Selective removal of synaptic GABA-AR γ2 subunits in the thalamus. A, B, Low-power confocal images showing the injection sites of the AAV-GFP (as control) and AAV-Cre viruses in mice somatosensory thalami. White framed areas represent the position of images shown in C–H, which depicts immunostaining for GABA-AR subunits in this and neighboring sections. C, D, High-power confocal images of γ2 subunit immunostaining in the thalamus. The punctate receptor staining present in the AAV-GFP-infected thalamus (C) is not detectable in the AAV-Cre-infected thalamus (D) 3 weeks after the viral injections. E, F, Large decrease in the density of α1 immunostaining can be observed in the AAV-Cre-infected thalamus (F) compared with control (E). G, H, No visible difference can be seen after α4 subunit immunostaining in the same animal. Quantitative analysis for the density of γ2, α1, and α4 subunits after viral interventions. Bars represent the relative intensity of each subunit in the AAV-Cre-injected thalami compared with the controls (see Materials and Methods). ***p < 0.001 (Student's t test). J–M, Localization of γ2 subunit clusters (red) in the close vicinity of individual GABAergic terminals (labeled by vGAT immunostaining, yellow) by super-resolution STORM microscopy. The images represent single terminals and the associated receptor clusters. On the contralateral side, multiple (J) or single (L) receptor clusters flank the GABAergic terminals. Ipsilaterally, however, no receptor cluster can be found (K,M). Scale bars: A, B, 500 μm; C–H, 10 μm; G–J, 200 nm.

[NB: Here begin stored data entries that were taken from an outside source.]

--- src/rtl/serial_tx_param_pkg.sv ---
// Shared types and helpers for the serial status transmitter.
package serial_pkg;

  typedef enum logic [1:0] {
    IDLE,
    DATA,
    PAR
  } state_e;

  localparam int unsigned MAX_WIDTH = 32;
  // Bit-counter width for the widest supported frame.
  localparam int unsigned CNT_W     = $clog2(MAX_WIDTH + 1);

  // Zero-extended words do not change the XOR, so one width serves every WIDTH.
  function automatic logic par_calc(input logic [MAX_WIDTH-1:0] word, input logic odd);
    return (^word) ^ odd;
  endfunction

endpackage

--- src/rtl/serial_tx_param_if.sv ---
// Source-side handshake and serial-link signals of the transmitter.
interface serial_tx_param_if #(
  parameter int unsigned WIDTH = 4
);

  logic             init;
  logic [WIDTH-1:0] data;
  logic             status_send;
  logic             status_out;
  logic             busy;
  logic             pend_full;
  logic             done;
  logic             overrun;

  modport master (
    output init, data,
    input  status_send, status_out, busy, pend_full, done, overrun
  );

  modport slave (
    input  init, data,
    output status_send, status_out, busy, pend_full, done, overrun
  );

endinterface

--- src/rtl/serial_tx_param_pend_buf.sv ---
// One-deep pending word register with full flag; push and pop may coincide.
module serial_pend_buf #(
  parameter int unsigned WIDTH = 4
) (
  input  logic             clk,
  input  logic             clear_i,
  input  logic             push_i,
  input  logic             pop_i,
  input  logic [WIDTH-1:0] data_i,
  output logic [WIDTH-1:0] data_o,
  output logic             full_o
);

  logic [WIDTH-1:0] word_q, word_d;
  logic             full_q, full_d;

  always_comb begin
    word_d = word_q;
    full_d = full_q;
    if (push_i) begin
      word_d = data_i;
      full_d = 1'b1;
    end else if (pop_i) begin
      full_d = 1'b0;
    end
  end

  always_ff @(posedge clk) begin
    if (clear_i) begin
      word_q <= '0;
      full_q <= 1'b0;
    end else begin
      word_q <= word_d;
      full_q <= full_d;
    end
  end

  assign data_o = word_q;
  assign full_o = full_q;

endmodule

--- src/rtl/serial_tx_param.sv ---
// Parametrised one-wire frame serializer with optional parity and a one-deep pending buffer.
module serial_tx_param
  import serial_pkg::*;
#(
  parameter int unsigned WIDTH      = 4,
  parameter int unsigned MSB_FIRST  = 1,
  parameter int unsigned PARITY_EN  = 0,
  parameter int unsigned PARITY_ODD = 0
) (
  input  logic              clk,
  input  logic              rst_n,
  serial_tx_param_if.slave  bus
);

  localparam int unsigned         CNT_BITS = $clog2(WIDTH + 1);
  localparam logic [CNT_BITS-1:0] LAST_CNT = CNT_BITS'(WIDTH - 1);

  state_e              state_q, state_d;
  logic [WIDTH-1:0]    shreg_q, shreg_d;
  logic [CNT_BITS-1:0] cnt_q, cnt_d;
  logic                par_q, par_d;
  logic                send_q, send_d;
  logic                out_q, out_d;
  logic                done_q, done_d;
  logic                ovr_q, ovr_d;

  logic                idle, frame_end, start, push, pop, pend_full;
  logic [WIDTH-1:0]    pend_word, start_word;

  function automatic logic head(input logic [WIDTH-1:0] w);
    return (MSB_FIRST != 0) ? w[WIDTH-1] : w[0];
  endfunction

  function automatic logic [WIDTH-1:0] advance(input logic [WIDTH-1:0] w);
    return (MSB_FIRST != 0) ? (w << 1) : (w >> 1);
  endfunction

  // cnt_q counts data bits still to come after the one currently on the line.
  assign idle       = (state_q == IDLE);
  assign frame_end  = ((state_q == DATA) && (cnt_q == '0) && (PARITY_EN == 0)) ||
                      (state_q == PAR);
  assign start      = idle ? bus.init : (frame_end && (pend_full || bus.init));
  assign pop        = frame_end && pend_full;
  assign start_word = pop ? pend_word : bus.data;
  // At a frame end a full buffer is drained, so the incoming word always fits.
  assign push       = bus.init && !idle && (pend_full ? frame_end : !frame_end);
  assign ovr_d      = bus.init && !idle && pend_full && !frame_end;

  always_comb begin
    state_d = state_q;
    shreg_d = shreg_q;
    cnt_d   = cnt_q;
    par_d   = par_q;
    send_d  = send_q;
    out_d   = 1'b0;
    done_d  = 1'b0;
    if (start) begin
      state_d = DATA;
      cnt_d   = LAST_CNT;
      par_d   = par_calc(MAX_WIDTH'(start_word), PARITY_ODD != 0);
      send_d  = 1'b1;
      out_d   = head(start_word);
      shreg_d = advance(start_word);
    end else begin
      case (state_q)
        DATA: begin
          if (cnt_q != '0) begin
            out_d   = head(shreg_q);
            shreg_d = advance(shreg_q);
            cnt_d   = cnt_q - 1'b1;
            done_d  = (cnt_q == CNT_BITS'(1)) && (PARITY_EN == 0);
          end else if (PARITY_EN != 0) begin
            state_d = PAR;
            out_d   = par_q;
            done_d  = 1'b1;
          end else begin
            state_d = IDLE;
            send_d  = 1'b0;
          end
        end
        PAR: begin
          state_d = IDLE;
          send_d  = 1'b0;
        end
        default: ;
      endcase
    end
  end

  always_ff @(posedge clk) begin
    if (!rst_n) begin
      state_q <= IDLE;
      shreg_q <= '0;
      cnt_q   <= '0;
      par_q   <= 1'b0;
      send_q  <= 1'b0;
      out_q   <= 1'b0;
      done_q  <= 1'b0;
      ovr_q   <= 1'b0;
    end else begin
      state_q <= state_d;
      shreg_q <= shreg_d;
      cnt_q   <= cnt_d;
      par_q   <= par_d;
      send_q  <= send_d;
      out_q   <= out_d;
      done_q  <= done_d;
      ovr_q   <= ovr_d;
    end
  end

  serial_pend_buf #(
    .WIDTH (WIDTH)
  ) u_pend (
    .clk     (clk),
    .clear_i (!rst_n),
    .push_i  (push),
    .pop_i   (pop),
    .data_i  (bus.data),
    .data_o  (pend_word),
    .full_o  (pend_full)
  );

  assign bus.status_send = send_q;
  assign bus.busy        = send_q;
  assign bus.status_out  = out_q;
  assign bus.done        = done_q;
  assign bus.overrun     = ovr_q;
  assign bus.pend_full   = pend_full;

endmodule

--- src/flat_wrapper.sv ---
// flat-port wrapper written by rule: the top's interface ports become plain ports
module serial_tx_param_flat import serial_pkg::*;
#(
  parameter int unsigned WIDTH      = 4,
  parameter int unsigned MSB_FIRST  = 1,
  parameter int unsigned PARITY_EN  = 0,
  parameter int unsigned PARITY_ODD = 0
)
  (clk, rst_n, bus_init, bus_data, bus_status_send, bus_status_out, bus_busy, bus_pend_full, bus_done, bus_overrun);
  serial_tx_param_if #(.WIDTH(WIDTH)) bus_i ();
  input  logic clk;
  input  logic rst_n;
  input wire logic [$bits(bus_i.init)-1:0] bus_init;
  input wire logic [$bits(bus_i.data)-1:0] bus_data;
  output wire logic [$bits(bus_i.status_send)-1:0] bus_status_send;
  output wire logic [$bits(bus_i.status_out)-1:0] bus_status_out;
  output wire logic [$bits(bus_i.busy)-1:0] bus_busy;
  output wire logic [$bits(bus_i.pend_full)-1:0] bus_pend_full;
  output wire logic [$bits(bus_i.done)-1:0] bus_done;
  output wire logic [$bits(bus_i.overrun)-1:0] bus_overrun;
  assign bus_i.init = bus_init;
  assign bus_i.data = bus_data;
  assign bus_status_send = bus_i.status_send;
  assign bus_status_out = bus_i.status_out;
  assign bus_busy = bus_i.busy;
  assign bus_pend_full = bus_i.pend_full;
  assign bus_done = bus_i.done;
  assign bus_overrun = bus_i.overrun;
  serial_tx_param #(.WIDTH(WIDTH), .MSB_FIRST(MSB_FIRST), .PARITY_EN(PARITY_EN), .PARITY_ODD(PARITY_ODD)) u_core (.clk(clk), .rst_n(rst_n), .bus(bus_i));
endmodule
--- config.mk ---
export PLATFORM = sky130hd
export DESIGN_NAME = serial_tx_param_flat
export DESIGN_NICKNAME = d
export VERILOG_FILES = /design/src/rtl/serial_tx_param_pkg.sv /design/src/rtl/serial_tx_param_if.sv /design/src/rtl/serial_tx_param_pend_buf.sv /design/src/rtl/serial_tx_param.sv /design/src/flat_wrapper.sv
export SDC_FILE = /design/constraint.sdc
export NUM_CORES = 1
export LEC_CHECK = 0
export BUFFER_PORTS_ARGS = -buffer_cell sky130_fd_sc_hd__buf_2
export CAP_MARGIN = 10
export CELL_PAD_IN_SITES_DETAIL_PLACEMENT = 0
export CELL_PAD_IN_SITES_GLOBAL_PLACEMENT = 2
export CORE_ASPECT_RATIO = 1.5
export CORE_MARGIN = 3
export CORE_UTILIZATION = 32
export DETAILED_ROUTE_END_ITERATION = 8
export GPL_ROUTABILITY_DRIVEN = 0
export PLACE_DENSITY = 0.73
export SLEW_MARGIN = 25
export SYNTH_ARGS = -nofsm -noshare
export SYNTH_HDL_FRONTEND = slang
export SYNTH_SLANG_ARGS = --single-unit
--- constraint.sdc ---
create_clock -name clk -period 2.65 [get_ports clk]
set_input_delay 0.3975 -clock clk [delete_from_list [all_inputs] [get_ports clk]]
set_output_delay 0.3975 -clock clk [all_outputs]
set_load 0.01 [all_outputs]
# Yosys cells after proc, flatten, opt, wreduce, memory -nomap -nowiden
# Cells that the tools add are included.
# Widths: inputs -> output; s select.
# classes
addsub	1
n_eq_ne	5
mux	20
bitwise	3
reduce_logical	25
# ops
operator	n
$mux 4	4
$mux 1	10
$mux 2	4
$reduce_and 2->1	4
$reduce_bool 2->1	4
$logic_and 1x1->1	7
$reduce_bool 3->1	2
$pmux 2 s2	1
$reduce_or 4->1	1
$eq 3x1->1 const B	1
$logic_not 3->1	1
$ne 3x2->1 const B	1
$not 1->1	3
$sub 3x1->3 const B	1
$eq 2x1->1 const B	1
$eq 2x2->1 const B	1
$logic_not 1->1	2
$logic_not 2->1	1
$logic_or 1x1->1	2
$ne 2x2->1 const B	1
$pmux 1 s2	1
$reduce_or 2->1	1
# totals
ff_bits	17
input_bits	7
elab_cells	65

# Depth between registers and ports, before layout
# logic_depth
ltp_word	7
mapped_depth	10
depth_no_buf	8

# Modules after synthesis
# A second synthesis with hierarchy kept.
# hier_totals
cells_unflattened	76
area_unflattened_um2	729.4
# by_module_without_submodules
module	instances	cells_per_inst	area_per_inst_um2	seq_area_each_um2
serial_tx_param	1	59	548.0	200.2
serial_pend_buf	1	17	181.4	100.1

# Worst setup path before layout
# No wires, ideal clock.
# synth_path
path_type	flip-flop to flip-flop
start	register u_core.cnt_q[0]
end	register u_core.shreg_q[2]
arrival_time_ns	1.736
t_required_ns	2.518
path_slack_ns	0.783
stages_incl_launch_ff	11
path_buffers	2
period_less_slack_ns	1.867
path_cell_list	dfxtp_1 -> inv_1 -> ha_1 -> nand2b_4 -> buf_6 -> nor2_1 -> ha_1 -> buf_2 -> mux2_2 -> a211oi_1 -> o41ai_1
# synth_via
elab_chain_cells	7
word_cells_on_any_way	12
# synth_rtl
item	line_no	source
start, declared	serial_tx_param.sv:20	logic [CNT_BITS-1:0] cnt_q, cnt_d;
start signal, assigned	serial_tx_param.sv:103	cnt_q <= cnt_d;
$logic_not 3->1	serial_tx_param.sv:40	assign frame_end = ((state_q == DATA) && (cnt_q == '0) && (PARITY_EN == 0)) ||
$logic_and 1x1->1	serial_tx_param.sv:40	
$logic_or 1x1->1	serial_tx_param.sv:40	
$logic_and 1x1->1	serial_tx_param.sv:42	assign start = idle ? bus.init : (frame_end && (pend_full || bus.init));
$mux 1	serial_tx_param.sv:42	
$reduce_bool 2->1 (no line)	--	
$reduce_and 2->1 (no line)	--	
end signal, assigned	serial_tx_param.sv:102	shreg_q <= shreg_d;
end, declared	serial_tx_param.sv:19	logic [WIDTH-1:0] shreg_q, shreg_d;
# Several ways; a longest one is shown, not always the timed one.
# A chain may end at the register's enable or synchronous reset.

# Final worst setup path
# Ends and elaborated chain as after synthesis.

To analyze the changes of γ2 staining at higher spatial resolution, STORM was applied (Dani et al., 2010). In these experiments, we used vesicular GABA transporter (vGAT) labeling to visualize GABAergic terminals. On the contralateral side, vGAT immunostaining labeled vesicle aggregations in the size range of nRT terminals (1–2 μm). Adjacent to these terminals, γ2 immunostaining formed dense clusters of punctae (Fig. 1J–L). The size of these clusters (400–500 nm) was in the range of synapses established by nRT terminals measured in serial electron microscopic images (Wanaverbecq et al., 2008). Single vGAT-positive terminals contacted one or up to four receptor clusters. In case of multiple contacts, the synapses were on different sides of the terminals, similar to earlier results (Wanaverbecq et al., 2008) (Fig. 1J). In contrast to the contralateral side, in the ipsilateral, AAV-Cre-infected region, γ2-labeled receptor clusters were absent around the vGAT-positive boutons (Fig. 1K–M). These data confirm successful viral intervention and the elimination of synaptic GABA-ARs.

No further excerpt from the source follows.